(Items from a dataset)
◇ ◇ ◇
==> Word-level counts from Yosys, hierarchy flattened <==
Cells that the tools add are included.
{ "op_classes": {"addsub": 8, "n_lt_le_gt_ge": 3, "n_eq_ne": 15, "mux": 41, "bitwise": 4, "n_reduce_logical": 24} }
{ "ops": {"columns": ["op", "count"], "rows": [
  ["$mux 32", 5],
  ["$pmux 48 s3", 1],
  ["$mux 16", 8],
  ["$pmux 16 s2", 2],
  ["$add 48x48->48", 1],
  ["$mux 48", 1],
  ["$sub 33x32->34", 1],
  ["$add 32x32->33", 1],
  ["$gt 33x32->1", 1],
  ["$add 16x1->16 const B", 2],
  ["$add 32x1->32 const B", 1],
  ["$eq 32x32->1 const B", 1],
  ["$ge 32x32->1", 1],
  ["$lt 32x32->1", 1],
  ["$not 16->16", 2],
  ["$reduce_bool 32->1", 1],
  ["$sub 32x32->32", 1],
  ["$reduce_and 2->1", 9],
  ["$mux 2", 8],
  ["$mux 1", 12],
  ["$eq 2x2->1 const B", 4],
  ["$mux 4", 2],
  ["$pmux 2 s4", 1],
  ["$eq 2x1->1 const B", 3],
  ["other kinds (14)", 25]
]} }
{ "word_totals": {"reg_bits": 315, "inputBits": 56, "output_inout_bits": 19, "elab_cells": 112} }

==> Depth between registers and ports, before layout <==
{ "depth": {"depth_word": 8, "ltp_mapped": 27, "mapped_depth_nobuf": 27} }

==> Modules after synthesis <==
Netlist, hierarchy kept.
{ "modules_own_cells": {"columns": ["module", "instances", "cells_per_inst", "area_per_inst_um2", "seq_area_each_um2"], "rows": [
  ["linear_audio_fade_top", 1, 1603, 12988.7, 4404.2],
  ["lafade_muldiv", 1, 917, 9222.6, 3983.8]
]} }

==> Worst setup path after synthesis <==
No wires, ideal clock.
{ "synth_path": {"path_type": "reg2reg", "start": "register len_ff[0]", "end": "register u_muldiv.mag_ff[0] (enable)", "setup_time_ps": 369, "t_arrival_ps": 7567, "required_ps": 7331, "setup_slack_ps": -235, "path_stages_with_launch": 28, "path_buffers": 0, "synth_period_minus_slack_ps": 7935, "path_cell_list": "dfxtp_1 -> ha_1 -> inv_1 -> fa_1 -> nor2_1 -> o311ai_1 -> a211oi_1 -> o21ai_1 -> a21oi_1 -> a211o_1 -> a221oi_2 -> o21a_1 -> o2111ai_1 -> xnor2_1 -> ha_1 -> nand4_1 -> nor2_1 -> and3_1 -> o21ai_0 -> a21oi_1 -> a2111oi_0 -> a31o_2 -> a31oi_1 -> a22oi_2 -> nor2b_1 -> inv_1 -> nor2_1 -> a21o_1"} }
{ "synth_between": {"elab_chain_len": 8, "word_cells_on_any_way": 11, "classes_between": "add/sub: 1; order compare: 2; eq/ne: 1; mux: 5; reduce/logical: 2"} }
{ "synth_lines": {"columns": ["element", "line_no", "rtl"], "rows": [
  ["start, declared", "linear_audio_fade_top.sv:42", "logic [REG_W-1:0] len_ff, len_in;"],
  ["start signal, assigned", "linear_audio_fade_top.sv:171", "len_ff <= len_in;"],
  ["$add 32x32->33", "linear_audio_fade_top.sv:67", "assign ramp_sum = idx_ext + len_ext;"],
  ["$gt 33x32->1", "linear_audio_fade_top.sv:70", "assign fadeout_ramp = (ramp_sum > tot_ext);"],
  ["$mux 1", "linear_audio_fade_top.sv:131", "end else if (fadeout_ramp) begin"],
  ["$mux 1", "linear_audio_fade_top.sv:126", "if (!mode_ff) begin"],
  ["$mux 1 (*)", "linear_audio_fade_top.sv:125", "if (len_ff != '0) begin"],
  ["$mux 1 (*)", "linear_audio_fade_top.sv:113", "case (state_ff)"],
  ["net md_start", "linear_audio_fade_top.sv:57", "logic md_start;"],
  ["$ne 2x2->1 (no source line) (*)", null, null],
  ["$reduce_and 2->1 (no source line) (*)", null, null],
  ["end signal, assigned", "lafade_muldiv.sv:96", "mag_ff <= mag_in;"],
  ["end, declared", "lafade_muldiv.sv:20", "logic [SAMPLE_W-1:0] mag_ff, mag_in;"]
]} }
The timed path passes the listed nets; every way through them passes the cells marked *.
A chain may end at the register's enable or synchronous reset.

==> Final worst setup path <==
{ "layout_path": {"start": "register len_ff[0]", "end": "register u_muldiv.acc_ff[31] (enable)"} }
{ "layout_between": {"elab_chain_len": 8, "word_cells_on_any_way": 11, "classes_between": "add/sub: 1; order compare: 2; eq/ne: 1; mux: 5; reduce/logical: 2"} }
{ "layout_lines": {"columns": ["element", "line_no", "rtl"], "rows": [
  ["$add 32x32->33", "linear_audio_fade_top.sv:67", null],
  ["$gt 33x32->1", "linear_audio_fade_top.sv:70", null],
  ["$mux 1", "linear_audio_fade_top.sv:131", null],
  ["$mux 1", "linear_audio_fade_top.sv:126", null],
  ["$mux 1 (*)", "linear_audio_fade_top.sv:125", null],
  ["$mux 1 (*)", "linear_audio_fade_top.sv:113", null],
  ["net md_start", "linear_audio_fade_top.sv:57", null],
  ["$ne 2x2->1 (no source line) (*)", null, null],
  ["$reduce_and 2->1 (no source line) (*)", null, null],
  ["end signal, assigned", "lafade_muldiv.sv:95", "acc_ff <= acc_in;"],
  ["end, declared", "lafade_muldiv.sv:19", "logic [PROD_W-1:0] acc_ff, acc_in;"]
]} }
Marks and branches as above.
◇ ◇ ◇
* Required action:
Restate the records in full, keeping every word as it is.

* Solution for this exercise:
==> Word-level counts from Yosys, hierarchy flattened <==
Cells that the tools add are included.
{ "op_classes": {"addsub": 8, "n_lt_le_gt_ge": 3, "n_eq_ne": 15, "mux": 41, "bitwise": 4, "n_reduce_logical": 24} }
{ "ops": {"columns": ["op", "count"], "rows": [
  ["$mux 32", 5],
  ["$pmux 48 s3", 1],
  ["$mux 16", 8],
  ["$pmux 16 s2", 2],
  ["$add 48x48->48", 1],
  ["$mux 48", 1],
  ["$sub 33x32->34", 1],
  ["$add 32x32->33", 1],
  ["$gt 33x32->1", 1],
  ["$add 16x1->16 const B", 2],
  ["$add 32x1->32 const B", 1],
  ["$eq 32x32->1 const B", 1],
  ["$ge 32x32->1", 1],
  ["$lt 32x32->1", 1],
  ["$not 16->16", 2],
  ["$reduce_bool 32->1", 1],
  ["$sub 32x32->32", 1],
  ["$reduce_and 2->1", 9],
  ["$mux 2", 8],
  ["$mux 1", 12],
  ["$eq 2x2->1 const B", 4],
  ["$mux 4", 2],
  ["$pmux 2 s4", 1],
  ["$eq 2x1->1 const B", 3],
  ["other kinds (14)", 25]
]} }
{ "word_totals": {"reg_bits": 315, "inputBits": 56, "output_inout_bits": 19, "elab_cells": 112} }

==> Depth between registers and ports, before layout <==
{ "depth": {"depth_word": 8, "ltp_mapped": 27, "mapped_depth_nobuf": 27} }

==> Modules after synthesis <==
Netlist, hierarchy kept.
{ "modules_own_cells": {"columns": ["module", "instances", "cells_per_inst", "area_per_inst_um2", "seq_area_each_um2"], "rows": [
  ["linear_audio_fade_top", 1, 1603, 12988.7, 4404.2],
  ["lafade_muldiv", 1, 917, 9222.6, 3983.8]
]} }

==> Worst setup path after synthesis <==
No wires, ideal clock.
{ "synth_path": {"path_type": "reg2reg", "start": "register len_ff[0]", "end": "register u_muldiv.mag_ff[0] (enable)", "setup_time_ps": 369, "t_arrival_ps": 7567, "required_ps": 7331, "setup_slack_ps": -235, "path_stages_with_launch": 28, "path_buffers": 0, "synth_period_minus_slack_ps": 7935, "path_cell_list": "dfxtp_1 -> ha_1 -> inv_1 -> fa_1 -> nor2_1 -> o311ai_1 -> a211oi_1 -> o21ai_1 -> a21oi_1 -> a211o_1 -> a221oi_2 -> o21a_1 -> o2111ai_1 -> xnor2_1 -> ha_1 -> nand4_1 -> nor2_1 -> and3_1 -> o21ai_0 -> a21oi_1 -> a2111oi_0 -> a31o_2 -> a31oi_1 -> a22oi_2 -> nor2b_1 -> inv_1 -> nor2_1 -> a21o_1"} }
{ "synth_between": {"elab_chain_len": 8, "word_cells_on_any_way": 11, "classes_between": "add/sub: 1; order compare: 2; eq/ne: 1; mux: 5; reduce/logical: 2"} }
{ "synth_lines": {"columns": ["element", "line_no", "rtl"], "rows": [
  ["start, declared", "linear_audio_fade_top.sv:42", "logic [REG_W-1:0] len_ff, len_in;"],
  ["start signal, assigned", "linear_audio_fade_top.sv:171", "len_ff <= len_in;"],
  ["$add 32x32->33", "linear_audio_fade_top.sv:67", "assign ramp_sum = idx_ext + len_ext;"],
  ["$gt 33x32->1", "linear_audio_fade_top.sv:70", "assign fadeout_ramp = (ramp_sum > tot_ext);"],
  ["$mux 1", "linear_audio_fade_top.sv:131", "end else if (fadeout_ramp) begin"],
  ["$mux 1", "linear_audio_fade_top.sv:126", "if (!mode_ff) begin"],
  ["$mux 1 (*)", "linear_audio_fade_top.sv:125", "if (len_ff != '0) begin"],
  ["$mux 1 (*)", "linear_audio_fade_top.sv:113", "case (state_ff)"],
  ["net md_start", "linear_audio_fade_top.sv:57", "logic md_start;"],
  ["$ne 2x2->1 (no source line) (*)", null, null],
  ["$reduce_and 2->1 (no source line) (*)", null, null],
  ["end signal, assigned", "lafade_muldiv.sv:96", "mag_ff <= mag_in;"],
  ["end, declared", "lafade_muldiv.sv:20", "logic [SAMPLE_W-1:0] mag_ff, mag_in;"]
]} }
The timed path passes the listed nets; every way through them passes the cells marked *.
A chain may end at the register's enable or synchronous reset.

==> Final worst setup path <==
{ "layout_path": {"start": "register len_ff[0]", "end": "register u_muldiv.acc_ff[31] (enable)"} }
{ "layout_between": {"elab_chain_len": 8, "word_cells_on_any_way": 11, "classes_between": "add/sub: 1; order compare: 2; eq/ne: 1; mux: 5; reduce/logical: 2"} }
{ "layout_lines": {"columns": ["element", "line_no", "rtl"], "rows": [
  ["$add 32x32->33", "linear_audio_fade_top.sv:67", null],
  ["$gt 33x32->1", "linear_audio_fade_top.sv:70", null],
  ["$mux 1", "linear_audio_fade_top.sv:131", null],
  ["$mux 1", "linear_audio_fade_top.sv:126", null],
  ["$mux 1 (*)", "linear_audio_fade_top.sv:125", null],
  ["$mux 1 (*)", "linear_audio_fade_top.sv:113", null],
  ["net md_start", "linear_audio_fade_top.sv:57", null],
  ["$ne 2x2->1 (no source line) (*)", null, null],
  ["$reduce_and 2->1 (no source line) (*)", null, null],
  ["end signal, assigned", "lafade_muldiv.sv:95", "acc_ff <= acc_in;"],
  ["end, declared", "lafade_muldiv.sv:19", "logic [PROD_W-1:0] acc_ff, acc_in;"]
]} }
Marks and branches as above.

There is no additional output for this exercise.